Variants of Alternating Least Squares Tensor Completion in the Tensor Train Format

Abstract

We consider the problem of fitting a low rank tensor $A\in\mathbb{R}^{{\mathcal I}}$, ${\mathcal I} = \{1,\ldots,n\}^{d}$, to a given set of data points $\{M_i\in\mathbb{R} \mid i\in P\}$, $P\subset{\mathcal I}$. The low rank format under consideration is the hierarchical or tensor train or matrix product states format. It is characterized by rank bounds $r$ on certain matricizations of the tensor. The number of degrees of freedom is in ${\cal O}(r^2dn)$. For a fixed rank and mode size $n$ we observe that it is possible to reconstruct random (but rank structured) tensors as well as certain discretized multivariate (but rank structured) functions from a number of samples that is in ${\cal O}(\log N)$ for a tensor having $N=n^d$ entries.
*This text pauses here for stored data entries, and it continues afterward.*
## src/core/cbls_defs.svh

```systemverilog
/*
 Constants of the compare, branch and transfer execution unit: register map,
 status flag positions, reset values and instruction field codes.
 Assumes inclusion by bare name from the core and the testbench.
*/
`ifndef CBLS_DEFS_SVH
`define CBLS_DEFS_SVH

// Register map, byte addresses on the 32-bit register bus
`define CBLS_OFS_CTRL 4'h0
`define CBLS_OFS_FLAGS 4'h4
`define CBLS_OFS_PC 4'h8
`define CBLS_OFS_STATE 4'hc
`define CBLS_CTRL_RUN_BIT 0
`define CBLS_CTRL_RST 1'b0
`define CBLS_FLAGS_RST 8'h00
`define CBLS_RESP_OKAY 2'b00
`define CBLS_RESP_SLVERR 2'b10

// Status flag positions
`define CBLS_F_C 0
`define CBLS_F_Z 1
`define CBLS_F_N 2
`define CBLS_F_V 3
`define CBLS_F_S 4
`define CBLS_F_H 5

// Instruction field codes
`define CBLS_OP_CMP 6'h05
`define CBLS_OP_CMPC 6'h01
`define CBLS_OP_MOVE 6'h0b
`define CBLS_OP_CMPI 4'h3
`define CBLS_OP_LDIMM 4'he
`define CBLS_OP_SKREG 5'h1f
`define CBLS_OP_SKIO 6'h26
`define CBLS_OP_BRFLAG 5'h1e
`define CBLS_OP_LDST 6'h24
`define CBLS_OP_DISP 2'h2
`define CBLS_PTR_X 5'd26
`define CBLS_PTR_Y 5'd28
`define CBLS_PTR_Z 5'd30

`endif

```

## src/core/cbls_pkg.sv

```systemverilog
/*
 Types of the compare, branch and transfer execution unit.
 Assumes nothing beyond a SystemVerilog compiler.
*/
package cbls_pkg;
    typedef enum logic [2:0] {
        CBLS_RUN = 3'b001,
        CBLS_LOAD = 3'b010,
        CBLS_STALL = 3'b100
    } cbls_state_t;
    typedef logic [7:0] cbls_byte_t;
endpackage

```

## src/core/cbls_core.sv

```systemverilog
/*
 Execution unit for compares, register and I/O bit skips, flag branches,
 moves, immediate loads and data memory loads and stores, with an AXI4-Lite
 slave for control, status flags and program counter.
 Assumes the fetch side presents the instruction word, the following word,
 a flag saying whether the following instruction is two words long, and the
 I/O byte that a skip-on-I/O-bit instruction names. Data memory returns read
 data in the cycle in which the read strobe is high.
*/
// Local design decisions: the register addresses and the AXI4-Lite slave port.
// Notes on behaviour
// - Compares subtract, set flags, one cycle
// - Register bit skip advances two or three
// - I/O bit skip on match, flags kept
// - Flag branch by index to pc+k+1
// - Zero, carry, negative branches on flag
// - Same-higher is carry clear, lower carry set
// - Signed greater-equal when N xor V zero
// - Signed less-than when N xor V one
// - Half-carry branches on H flag
// - Transfer branches on T flag
// - Overflow branches on V flag
// - Interrupt-enabled branch when I set
// - Post-increment load reads then bumps pointer
// - Pre-decrement load decrements then reads
// - Displacement load via Y or Z, pointer kept
// - Direct load from absolute address, two cycles
// - Post-increment and plain stores, two cycles
// - Pre-decrement store decrements then writes
`timescale 1ns/10ps
`include "cbls_defs.svh"
module cbls_core
    import cbls_pkg::*;
#(
    parameter int PC_W = 10
) (
    input wire logic clk,
    input wire logic nrst,
    input wire logic ce,
    input wire logic instr_valid,
    input wire logic [15:0] instr_word,
    input wire logic [15:0] instr_ext,
    input wire logic next_two_word,
    input wire logic [7:0] io_data,
    output logic instr_ready_reg,
    output logic [PC_W-1:0] pc_reg,
    output logic [7:0] flags_reg,
    output logic [15:0] dmem_addr_reg,
    output logic [7:0] dmem_wdata_reg,
    output logic dmem_we_reg,
    output logic dmem_re_reg,
    input wire logic [7:0] dmem_rdata,
    input wire logic [3:0] s_axi_awaddr,
    input wire logic s_axi_awvalid,
    output logic s_axi_awready,
    input wire logic [31:0] s_axi_wdata,
    input wire logic [3:0] s_axi_wstrb,
    input wire logic s_axi_wvalid,
    output logic s_axi_wready,
    output logic [1:0] s_axi_bresp,
    output logic s_axi_bvalid,
    input wire logic s_axi_bready,
    input wire logic [3:0] s_axi_araddr,
    input wire logic s_axi_arvalid,
    output logic s_axi_arready,
    output logic [31:0] s_axi_rdata,
    output logic [1:0] s_axi_rresp,
    output logic s_axi_rvalid,
    input wire logic s_axi_rready
);
    generate
        if (PC_W < 8 || PC_W > 16) begin : g_bad_pc
            $error("PC_W must lie between 8 and 16");
        end
    endgenerate

    logic rst_s1_reg;
    logic rst_n;
    always_ff @(posedge clk or negedge nrst) begin
        if (!nrst) begin
            rst_s1_reg <= 1'b0;
            rst_n <= 1'b0;
        end else begin
            rst_s1_reg <= 1'b1;
            rst_n <= rst_s1_reg;
        end
    end

    // Register bus decode, shared by reads and writes
    function automatic logic [2:0] reg_sel(input logic [3:0] addr);
        case (addr)
            `CBLS_OFS_CTRL: reg_sel = 3'h1;
            `CBLS_OFS_FLAGS: reg_sel = 3'h2;
            `CBLS_OFS_PC: reg_sel = 3'h3;
            `CBLS_OFS_STATE: reg_sel = 3'h4;
            default: reg_sel = 3'h0;
        endcase
    endfunction

    // Subtract with flags: returns {H,S,V,N,Z,C}
    function automatic logic [5:0] sub_flags(input logic [7:0] a, input logic [7:0] b,
                                             input logic cin, input logic zkeep);
        logic [7:0] r;
        logic [7:0] bw;
        r = a - b - {7'h00, cin};
        bw = (~a & b) | (b & r) | (r & ~a);
        sub_flags = {bw[3], r[7] ^ ((a[7] & ~b[7] & ~r[7]) | (~a[7] & b[7] & r[7])),
                     (a[7] & ~b[7] & ~r[7]) | (~a[7] & b[7] & r[7]), r[7],
                     (r == 8'h00) & zkeep, bw[7]};
    endfunction

    cbls_state_t state_reg;
    cbls_state_t state_next;
    logic [1:0] stall_reg;
    logic [1:0] stall_next;
    logic [4:0] load_dst_reg;
    logic run_reg;
    cbls_byte_t rf [0:31];

    // Field extraction
    wire [4:0] f_d = instr_word[8:4];
    wire [4:0] f_r = {instr_word[9], instr_word[3:0]};
    wire [4:0] f_dh = {1'b1, instr_word[7:4]};
    wire [7:0] f_k = {instr_word[11:8], instr_word[3:0]};
    wire [2:0] f_b = instr_word[2:0];
    wire [6:0] f_off = instr_word[9:3];
    wire [5:0] f_q = {instr_word[13], instr_word[11:10], instr_word[2:0]};
    wire [3:0] f_m = instr_word[3:0];

    wire is_cmp = instr_word[15:10] == `CBLS_OP_CMP;
    wire is_cmpc = instr_word[15:10] == `CBLS_OP_CMPC;
    wire is_cmpi = instr_word[15:12] == `CBLS_OP_CMPI;
    wire is_move = instr_word[15:10] == `CBLS_OP_MOVE;
    wire is_ldimm = instr_word[15:12] == `CBLS_OP_LDIMM;
    wire is_skreg = instr_word[15:11] == `CBLS_OP_SKREG && instr_word[10] && !instr_word[3];
    wire is_skio = instr_word[15:10] == `CBLS_OP_SKIO && instr_word[8];
    wire is_br = instr_word[15:11] == `CBLS_OP_BRFLAG;
    wire is_disp = instr_word[15:14] == `CBLS_OP_DISP && !instr_word[12];
    wire ldst_mode_ok = f_m == 4'h0 || f_m == 4'h1 || f_m == 4'h2 || f_m == 4'h9 ||
                        f_m == 4'ha || f_m == 4'hc || f_m == 4'hd || f_m == 4'he;
    wire is_ldst = instr_word[15:10] == `CBLS_OP_LDST && ldst_mode_ok;
    wire is_mem = is_ldst || is_disp;
    wire is_store = instr_word[9];
    wire is_direct = is_ldst && f_m == 4'h0;
    wire post_inc = is_ldst && f_m[1:0] == 2'b01;
    wire pre_dec = is_ldst && f_m[1:0] == 2'b10;
    wire is_cmp_any = is_cmp || is_cmpc || is_cmpi;

    // Displacement form has only Y and Z; X exists only in the plain modes
    wire [4:0] ptr_idx = is_disp ? (instr_word[3] ? `CBLS_PTR_Y : `CBLS_PTR_Z) :
                         f_m[3:2] == 2'b11 ? `CBLS_PTR_X :
                         f_m[3] ? `CBLS_PTR_Y : `CBLS_PTR_Z;
    wire [4:0] ptr_hi_idx = ptr_idx | 5'h01;
    wire [15:0] ptr_val = {rf[ptr_hi_idx], rf[ptr_idx]};
    wire [15:0] ptr_dec = ptr_val - 16'h0001;
    wire [15:0] ptr_inc = ptr_val + 16'h0001;
    wire [15:0] mem_addr = is_direct ? instr_ext :
                           is_disp ? ptr_val + {10'h000, f_q} :
                           pre_dec ? ptr_dec : ptr_val;
    wire [15:0] ptr_new = pre_dec ? ptr_dec : ptr_inc;

    // Compare operands
    wire [7:0] cmp_a = is_cmpi ? rf[f_dh] : rf[f_d];
    wire [7:0] cmp_b = is_cmpi ? f_k : rf[f_r];
    wire cmp_cin = is_cmpc & flags_reg[`CBLS_F_C];
    wire cmp_zkeep = !is_cmpc | flags_reg[`CBLS_F_Z];
    wire [5:0] cmp_flags = sub_flags(cmp_a, cmp_b, cmp_cin, cmp_zkeep);

    // Named branches use a fixed index; S is read as N xor V, beyond a bus write's reach
    wire s_eff = flags_reg[`CBLS_F_N] ^ flags_reg[`CBLS_F_V];
    wire [7:0] br_flags = {flags_reg[7:5], s_eff, flags_reg[3:0]};
    wire br_taken = is_br && (br_flags[f_b] == !instr_word[10]);
    wire skip_bit = is_skreg ? rf[f_d][f_b] : io_data[f_b];
    wire skip_taken = (is_skreg || is_skio) && skip_bit == instr_word[9];

    wire [PC_W-1:0] pc_plus1 = pc_reg + PC_W'(1);
    wire [PC_W-1:0] br_target = pc_plus1 + {{(PC_W - 7){f_off[6]}}, f_off};
    wire [PC_W-1:0] skip_target = pc_reg + (next_two_word ? PC_W'(3) : PC_W'(2));
    wire [PC_W-1:0] mem_next = pc_reg + (is_direct ? PC_W'(2) : PC_W'(1));

    wire accept = ce && instr_ready_reg && instr_valid;
    wire in_load = ce && state_reg == CBLS_LOAD;

    wire [PC_W-1:0] pc_next = !accept ? pc_reg :
                              br_taken ? br_target :
                              skip_taken ? skip_target :
                              is_mem ? mem_next : pc_plus1;

    // Register bus channel state
    logic aw_got_reg;
    logic w_got_reg;
    logic [3:0] awaddr_reg;
    logic [31:0] wdata_reg;
    logic wstrb0_reg;
    wire aw_hs = s_axi_awvalid && s_axi_awready;
    wire w_hs = s_axi_wvalid && s_axi_wready;
    wire ar_hs = s_axi_arvalid && s_axi_arready;
    wire do_write = aw_got_reg && w_got_reg && !s_axi_bvalid;
    wire [2:0] wsel = reg_sel(awaddr_reg);
    wire [2:0] rsel = reg_sel(s_axi_araddr);
    wire wr_ctrl = do_write && wsel == 3'h1 && wstrb0_reg;
    wire wr_flags = do_write && wsel == 3'h2 && wstrb0_reg;
    wire aw_got_next = (aw_got_reg || aw_hs) && !do_write;
    wire w_got_next = (w_got_reg || w_hs) && !do_write;
    wire bvalid_next = do_write || (s_axi_bvalid && !s_axi_bready);
    wire rvalid_next = ar_hs || (s_axi_rvalid && !s_axi_rready);
    wire run_next = wr_ctrl ? wdata_reg[`CBLS_CTRL_RUN_BIT] : run_reg;
    wire [31:0] rd_word = rsel == 3'h1 ? {31'h0, run_reg} :
                          rsel == 3'h2 ? {24'h0, flags_reg} :
                          rsel == 3'h3 ? {{(32 - PC_W){1'b0}}, pc_reg} :
                          rsel == 3'h4 ? {27'h0, stall_reg, state_reg} : 32'h0;

    // Compare wins over a bus write to the flags in the same cycle
    wire [7:0] flags_next = (accept && is_cmp_any) ?
                            {flags_reg[7:6], cmp_flags} :
                            wr_flags ? wdata_reg[7:0] : flags_reg;

    always_comb begin
        state_next = state_reg;
        stall_next = stall_reg;
        case (state_reg)
            CBLS_RUN: begin
                if (accept && is_mem && !is_store) begin
                    state_next = CBLS_LOAD;
                end else if (accept && is_mem) begin
                    state_next = CBLS_STALL;
                    stall_next = 2'd1;
                end else if (accept && br_taken) begin
                    state_next = CBLS_STALL;
                    stall_next = 2'd1;
                end else if (accept && skip_taken) begin
                    state_next = CBLS_STALL;
                    stall_next = next_two_word ? 2'd2 : 2'd1;
                end
            end
            CBLS_LOAD: state_next = CBLS_RUN;
            CBLS_STALL: begin
                stall_next = stall_reg - 2'd1;
                if (stall_reg == 2'd1) begin
                    state_next = CBLS_RUN;
                end
            end
            default: state_next = CBLS_RUN;
        endcase
    end

    always_ff @(posedge clk or negedge rst_n) begin
        if (!rst_n) begin
            state_reg <= CBLS_RUN;
            stall_reg <= 2'd0;
            instr_ready_reg <= 1'b0;
            pc_reg <= '0;
            flags_reg <= `CBLS_FLAGS_RST;
            run_reg <= `CBLS_CTRL_RST;
        end else if (ce) begin
            state_reg <= state_next;
            stall_reg <= stall_next;
            instr_ready_reg <= state_next == CBLS_RUN && run_next;
            pc_reg <= pc_next;
            flags_reg <= flags_next;
            run_reg <= run_next;
        end
    end

    always_ff @(posedge clk or negedge rst_n) begin
        if (!rst_n) begin
            dmem_addr_reg <= 16'h0000;
            dmem_wdata_reg <= 8'h00;
            dmem_we_reg <= 1'b0;
            dmem_re_reg <= 1'b0;
            load_dst_reg <= 5'd0;
        end else if (ce) begin
            dmem_we_reg <= accept && is_mem && is_store;
            dmem_re_reg <= accept && is_mem && !is_store;
            if (accept && is_mem) begin
                dmem_addr_reg <= mem_addr;
                dmem_wdata_reg <= rf[f_d];
                load_dst_reg <= f_d;
            end
        end
    end

    // Data storage, no reset; a pointer that is also the load target is undefined
    always_ff @(posedge clk) begin
        if (accept && (is_move || is_ldimm)) begin
            rf[is_move ? f_d : f_dh] <= is_move ? rf[f_r] : f_k;
        end
        if (accept && (post_inc || pre_dec)) begin
            rf[ptr_idx] <= ptr_new[7:0];
            rf[ptr_hi_idx] <= ptr_new[15:8];
        end
        if (in_load) begin
            rf[load_dst_reg] <= dmem_rdata;
        end
    end

    always_ff @(posedge clk or negedge rst_n) begin
        if (!rst_n) begin
            aw_got_reg <= 1'b0;
            w_got_reg <= 1'b0;
            awaddr_reg <= 4'h0;
            wdata_reg <= 32'h0;
            wstrb0_reg <= 1'b0;
            s_axi_awready <= 1'b0;
            s_axi_wready <= 1'b0;
            s_axi_bvalid <= 1'b0;
            s_axi_bresp <= `CBLS_RESP_OKAY;
        end else if (ce) begin
            aw_got_reg <= aw_got_next;
            w_got_reg <= w_got_next;
            s_axi_awready <= !aw_got_next;
            s_axi_wready <= !w_got_next;
            s_axi_bvalid <= bvalid_next;
            if (aw_hs) begin
                awaddr_reg <= s_axi_awaddr;
            end
            if (w_hs) begin
                wdata_reg <= s_axi_wdata;
                wstrb0_reg <= s_axi_wstrb[0];
            end
            if (do_write) begin
                s_axi_bresp <= wsel == 3'h0 ? `CBLS_RESP_SLVERR : `CBLS_RESP_OKAY;
            end
        end
    end

    always_ff @(posedge clk or negedge rst_n) begin
        if (!rst_n) begin
            s_axi_arready <= 1'b0;
            s_axi_rvalid <= 1'b0;
            s_axi_rdata <= 32'h0;
            s_axi_rresp <= `CBLS_RESP_OKAY;
        end else if (ce) begin
            s_axi_arready <= !rvalid_next;
            s_axi_rvalid <= rvalid_next;
            if (ar_hs) begin
                s_axi_rdata <= rd_word;
                s_axi_rresp <= rsel == 3'h0 ? `CBLS_RESP_SLVERR : `CBLS_RESP_OKAY;
            end
        end
    end
endmodule

```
We compare an alternating least squares (ALS) fit to an overrelaxation scheme inspired by the LMaFit method for matrix completion. Both approaches aim at finding a tensor $A$ that fulfills the first order optimality conditions by a nonlinear Gauss--Seidel-type solver that consists of an alternating fit cycling through the directions $\mu=1,\ldots,d$. The least squares fit is of complexity ${\cal O}(r^4d\#P)$ per step, whereas each step of ADF (alternating directions fitting) is in ${\cal O}(r^2d\#P)$, albeit with a slightly higher number of necessary steps. In the numerical experiments we observe robustness of the completion algorithm with respect to noise and good reconstruction capability. Our tests provide evidence that the algorithm is suitable in higher dimensions ($>$10) as well as for moderate ranks.